Vindman is the main Ukraine expert on the National Security Council, and he was referring to the July 25 phone call between Trump and his Ukrainian counterpart, Volodymyr Zelensky, in which the US leader asked Kyiv to investigate current Democratic presidential contender and former Vice President Joe Biden.
That is precisely the point of departure for the impeachment proceedings currently under way in the House of Representatives, which are seeking to determine if Trump intentionally blocked the delivery of $400 million in congressionally approved military aid to Ukraine to try and force Kyiv to launch an investigation into Biden and the business activities of his son Hunter in the East European country.
“It was also clear that if Ukraine pursued an investigation into the 2016 election, the Bidens, and Burisma, it would be interpreted as a partisan play,” Vindman said, adding that “This would undoubtedly result in Ukraine losing bipartisan support (in the US Congress), undermine US national security, and advance Russia’s strategic objectives in the region.”
Vindman said that he never imagined that reporting his concerns to his superiors and to White House Counsel John Eisenberg, who told him not to discuss it further, would result in his testifying before Congress, adding that he was only doing his “duty” to report behavior he considered improper and detrimental to US national security.
The hearing was clearly divided along partisan lines, with Democrats trying to emphasize the highlights of Vindman’s by all accounts exemplary US Army career and his credibility and Republicans trying to discredit him at every turn.
The first clash came early in Tuesday’s hearing when the ranking Republican member of the House Intelligence Committee, Devin Nunes, referred to Vindman as “mister,” to which the Army officer outfitted in his dress blues with his medals on his chest said, “It’s Lt.
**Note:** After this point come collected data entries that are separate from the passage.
--- src/rtl/sprite_update_seq.sv ---
// Shadow-register flusher: on each vertical-sync fall, walks the 15 shadow
// entries and writes only the dirty ones to the display register port.
`timescale 1ns/1ps
module sprite_update_seq
    import sprite_regs_pkg::*;
#(
    parameter int NUM_POS_REGS = 12,
    parameter int SCORE_BASE   = 12
) (
    input  logic        clk,
    input  logic        reset,
    input  logic        host_write,
    input  logic [3:0]  host_addr,
    input  logic [7:0]  host_wdata,
    input  logic        score_tick,
    input  logic        score_clear,
    input  logic        vga_vs_n,
    output logic        chipselect,
    output logic        write,
    output logic [8:0]  address,
    output logic [31:0] writedata,
    output logic        busy,
    output logic        flush_done,
    output logic [11:0] score_bcd,
    output logic        score_wrap
);

    localparam logic [3:0] POS_LIMIT  = 4'((NUM_POS_REGS < NUM_POS) ? NUM_POS_REGS : NUM_POS);
    localparam logic [8:0] SCORE_ADDR = 9'(SCORE_BASE);

    seq_state_e             state_r, state_next_s;
    logic [3:0]             idx_r;
    logic                   vs_r, vs_prev_r;
    logic [7:0]             pos_r [NUM_POS];
    logic [NUM_ENTRIES-1:0] dirty_r, dirty_next_s;
    logic [NUM_ENTRIES-1:0] clr_mask_s, set_mask_s;
    logic                   cs_r, busy_r, done_r;
    logic [8:0]             addr_r;
    logic [31:0]            wdata_r;

    logic                   fall_s, last_s, scan_s, eval_dirty_s, host_valid_s;
    logic [7:0]             eval_data_s;
    logic [8:0]             eval_addr_s;
    logic [11:0]            score_s;
    logic [2:0]             digit_chg_s;
    logic                   wrap_s;

    bcd_counter3 u_score (
        .clk       (clk),
        .reset     (reset),
        .tick      (score_tick),
        .clear     (score_clear),
        .bcd       (score_s),
        .wrap      (wrap_s),
        .digit_chg (digit_chg_s)
    );

    // Scan sequencing: start on a registered vsync fall, stop after the last entry
    always_comb begin
        state_next_s = state_r;
        fall_s       = vs_prev_r & ~vs_r;
        last_s       = (idx_r == LAST_INDEX);
        scan_s       = (state_r == ST_SCAN);
        case (state_r)
            ST_IDLE: begin
                if (fall_s) state_next_s = ST_SCAN;
                else        state_next_s = ST_IDLE;
            end
            ST_SCAN: begin
                if (last_s) state_next_s = ST_IDLE;
                else        state_next_s = ST_SCAN;
            end
            default: state_next_s = ST_IDLE;
        endcase
    end

    // Entry under evaluation and the dirty-bit update; a same-cycle set beats the clear
    always_comb begin
        host_valid_s = host_write && (host_addr < POS_LIMIT);
        eval_dirty_s = scan_s && dirty_r[idx_r];
        if (idx_r >= FIRST_DIGIT_INDEX) begin
            eval_data_s = {4'd0, score_s[(idx_r - FIRST_DIGIT_INDEX)*4 +: 4]};
            eval_addr_s = SCORE_ADDR + {5'd0, idx_r - FIRST_DIGIT_INDEX};
        end else begin
            eval_data_s = pos_r[idx_r];
            eval_addr_s = POS_ADDR_BASE + {5'd0, idx_r};
        end
        clr_mask_s   = eval_dirty_s ? (15'd1 << idx_r) : 15'd0;
        set_mask_s   = (host_valid_s ? (15'd1 << host_addr) : 15'd0) | {digit_chg_s, 12'd0};
        dirty_next_s = (dirty_r & ~clr_mask_s) | set_mask_s;
    end

    // Control state, vsync samples, dirty bits and the registered display port
    always_ff @(posedge clk or posedge reset) begin
        if (reset) begin
            state_r   <= ST_IDLE;
            idx_r     <= 4'd0;
            vs_r      <= 1'b1;
            vs_prev_r <= 1'b1;
            dirty_r   <= {NUM_ENTRIES{1'b1}};
            cs_r      <= 1'b0;
            addr_r    <= 9'd0;
            wdata_r   <= 32'd0;
            busy_r    <= 1'b0;
            done_r    <= 1'b0;
        end else begin
            state_r   <= state_next_s;
            vs_r      <= vga_vs_n;
            vs_prev_r <= vs_r;
            dirty_r   <= dirty_next_s;
            if (scan_s && !last_s) idx_r <= idx_r + 4'd1;
            else                   idx_r <= 4'd0;
            cs_r      <= eval_dirty_s;
            addr_r    <= eval_dirty_s ? eval_addr_s : 9'd0;
            wdata_r   <= eval_dirty_s ? {24'd0, eval_data_s} : 32'd0;
            busy_r    <= (state_next_s == ST_SCAN) || scan_s;
            done_r    <= scan_s && last_s;
        end
    end

    // Host-owned sprite positions
    always_ff @(posedge clk or posedge reset) begin
        if (reset) begin
            for (int i = 0; i < NUM_POS; i++) pos_r[i] <= pos_default(4'(i));
        end else if (host_valid_s) begin
            pos_r[host_addr] <= host_wdata;
        end
    end

    assign chipselect = cs_r;
    assign write      = cs_r;
    assign address    = addr_r;
    assign writedata  = wdata_r;
    assign busy       = busy_r;
    assign flush_done = done_r;
    assign score_bcd  = score_s;
    assign score_wrap = wrap_s;

endmodule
Col. Vindman, please,” reminding the conservative lawmaker, one of Trump’s most adamant supporters in Congress, to address him by his rank.
In his testimony, Vindman said that this past spring he noticed that the then-attorney general of Ukraine, Yuri Lutsenko, and Trump’s personal attorney, Rudy Giuliani,
The former New York mayor was “promoting false information that undermined the United States’ Ukraine policy,” Vindman stated.
He also said that the White House omitted the name “Burisma,” the large Ukrainian energy company, from the so-called transcription of that July 25 call made public by the White House, although Vindman acknowledged that the omission was a minor error, which he had tried to correct.
Hunter Biden served on the board of Burisma.
Regarding the testimony of Williams, a policy aide to Vice President Mike Pence, she agreed that the younger Biden’s activities on the Burisma board could “potentially” have been a conflict of interest.
Meanwhile, although Williams adopted a less blunt or forceful tone than Vindman, she testified that the July 25 call between Trump and Zelensky surprised her for its unusual content.
She said that she considered the content of the call to be “unusual” given that it included a discussion of what seemed to her to be a domestic political matter.
She also said that she was surprised that she had been mentioned by name by Trump in a Twitter message on the weekend in which he claimed she was a “Never Trumper,” as those who have refused to support him during his presidential candidacy and since he came into office have been labeled by Trump and his supporters.
“It certainly surprised me,” she said. “I wasn’t expecting to be called out by name.”